Saved data entries

· · · · · · ·

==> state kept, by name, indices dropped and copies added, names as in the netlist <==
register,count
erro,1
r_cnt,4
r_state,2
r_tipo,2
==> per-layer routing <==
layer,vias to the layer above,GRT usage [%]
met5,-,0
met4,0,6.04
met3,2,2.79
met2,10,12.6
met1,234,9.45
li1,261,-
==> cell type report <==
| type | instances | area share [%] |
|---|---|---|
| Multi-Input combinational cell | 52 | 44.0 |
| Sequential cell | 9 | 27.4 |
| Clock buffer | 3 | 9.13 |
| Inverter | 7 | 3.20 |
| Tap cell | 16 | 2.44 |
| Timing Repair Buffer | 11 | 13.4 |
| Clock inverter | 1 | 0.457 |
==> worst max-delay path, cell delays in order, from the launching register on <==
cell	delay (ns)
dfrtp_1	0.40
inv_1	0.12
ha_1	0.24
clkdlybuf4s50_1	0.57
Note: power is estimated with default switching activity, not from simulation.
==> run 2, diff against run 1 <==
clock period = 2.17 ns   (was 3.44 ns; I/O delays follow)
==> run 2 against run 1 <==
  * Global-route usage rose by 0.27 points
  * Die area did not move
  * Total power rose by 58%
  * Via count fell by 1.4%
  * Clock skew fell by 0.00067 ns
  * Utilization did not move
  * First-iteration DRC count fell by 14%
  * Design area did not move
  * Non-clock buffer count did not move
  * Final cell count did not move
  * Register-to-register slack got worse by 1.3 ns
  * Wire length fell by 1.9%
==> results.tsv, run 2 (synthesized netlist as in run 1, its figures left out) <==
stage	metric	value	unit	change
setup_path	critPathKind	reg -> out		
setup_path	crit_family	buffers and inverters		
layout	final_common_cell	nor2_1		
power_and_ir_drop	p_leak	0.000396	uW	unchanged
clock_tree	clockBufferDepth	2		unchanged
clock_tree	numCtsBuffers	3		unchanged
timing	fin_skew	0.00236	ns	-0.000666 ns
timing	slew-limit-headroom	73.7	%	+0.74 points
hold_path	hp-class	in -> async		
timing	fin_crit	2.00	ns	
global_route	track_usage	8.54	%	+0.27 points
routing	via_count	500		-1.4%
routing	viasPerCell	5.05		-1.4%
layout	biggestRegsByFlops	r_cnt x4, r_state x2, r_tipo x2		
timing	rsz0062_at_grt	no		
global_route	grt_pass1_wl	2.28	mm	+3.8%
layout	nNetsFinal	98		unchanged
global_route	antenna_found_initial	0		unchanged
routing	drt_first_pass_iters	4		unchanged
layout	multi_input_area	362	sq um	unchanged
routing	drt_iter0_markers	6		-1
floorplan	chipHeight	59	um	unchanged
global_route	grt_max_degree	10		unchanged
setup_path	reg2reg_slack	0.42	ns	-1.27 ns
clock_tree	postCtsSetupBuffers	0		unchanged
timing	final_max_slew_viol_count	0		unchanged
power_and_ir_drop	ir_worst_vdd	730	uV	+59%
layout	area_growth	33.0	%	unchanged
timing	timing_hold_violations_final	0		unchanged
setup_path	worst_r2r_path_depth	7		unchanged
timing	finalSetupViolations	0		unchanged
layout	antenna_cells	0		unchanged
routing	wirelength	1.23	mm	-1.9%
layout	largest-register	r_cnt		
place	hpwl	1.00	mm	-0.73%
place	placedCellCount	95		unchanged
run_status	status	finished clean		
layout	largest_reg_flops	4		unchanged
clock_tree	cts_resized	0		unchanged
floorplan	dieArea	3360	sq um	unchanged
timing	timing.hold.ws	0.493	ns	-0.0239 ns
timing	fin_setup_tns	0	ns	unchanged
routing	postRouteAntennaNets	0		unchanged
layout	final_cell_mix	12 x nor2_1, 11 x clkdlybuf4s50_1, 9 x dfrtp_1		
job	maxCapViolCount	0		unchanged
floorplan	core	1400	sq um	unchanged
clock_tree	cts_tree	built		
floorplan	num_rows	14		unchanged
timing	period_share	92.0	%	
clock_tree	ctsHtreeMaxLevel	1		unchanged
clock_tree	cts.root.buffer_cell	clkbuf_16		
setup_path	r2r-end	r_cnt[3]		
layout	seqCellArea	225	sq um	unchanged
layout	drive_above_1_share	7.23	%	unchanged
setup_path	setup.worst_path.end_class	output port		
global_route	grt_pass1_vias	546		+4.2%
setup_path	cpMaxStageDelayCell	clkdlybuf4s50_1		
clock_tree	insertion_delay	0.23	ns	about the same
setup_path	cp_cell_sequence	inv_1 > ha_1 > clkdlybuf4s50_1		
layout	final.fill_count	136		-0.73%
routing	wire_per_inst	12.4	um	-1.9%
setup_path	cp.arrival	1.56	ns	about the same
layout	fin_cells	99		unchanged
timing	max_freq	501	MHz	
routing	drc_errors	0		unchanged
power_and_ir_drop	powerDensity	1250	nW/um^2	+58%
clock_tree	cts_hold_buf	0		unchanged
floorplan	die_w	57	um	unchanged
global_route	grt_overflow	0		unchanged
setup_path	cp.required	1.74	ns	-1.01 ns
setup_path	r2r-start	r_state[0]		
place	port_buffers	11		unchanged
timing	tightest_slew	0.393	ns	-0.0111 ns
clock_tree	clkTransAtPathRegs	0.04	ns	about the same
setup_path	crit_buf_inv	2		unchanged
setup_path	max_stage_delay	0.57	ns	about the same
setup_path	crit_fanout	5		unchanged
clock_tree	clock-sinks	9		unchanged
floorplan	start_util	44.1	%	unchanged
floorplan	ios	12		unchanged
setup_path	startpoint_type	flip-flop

· · · · · · ·

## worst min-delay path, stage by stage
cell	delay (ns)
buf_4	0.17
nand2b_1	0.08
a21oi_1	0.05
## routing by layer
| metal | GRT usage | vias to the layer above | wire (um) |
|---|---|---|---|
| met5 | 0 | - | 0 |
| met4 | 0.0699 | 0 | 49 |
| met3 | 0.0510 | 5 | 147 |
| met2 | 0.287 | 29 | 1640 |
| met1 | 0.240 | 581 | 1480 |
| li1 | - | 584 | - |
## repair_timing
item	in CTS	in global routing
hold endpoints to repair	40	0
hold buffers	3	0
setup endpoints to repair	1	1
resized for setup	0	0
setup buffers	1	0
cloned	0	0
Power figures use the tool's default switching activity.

· · · · · · ·

TASK INSTRUCTIONS.
Report, from the entries above, each line where "figures" is found.

RESPONSE AREA.
==> results.tsv, run 2 (synthesized netlist as in run 1, its figures left out) <==
Power figures use the tool's default switching activity.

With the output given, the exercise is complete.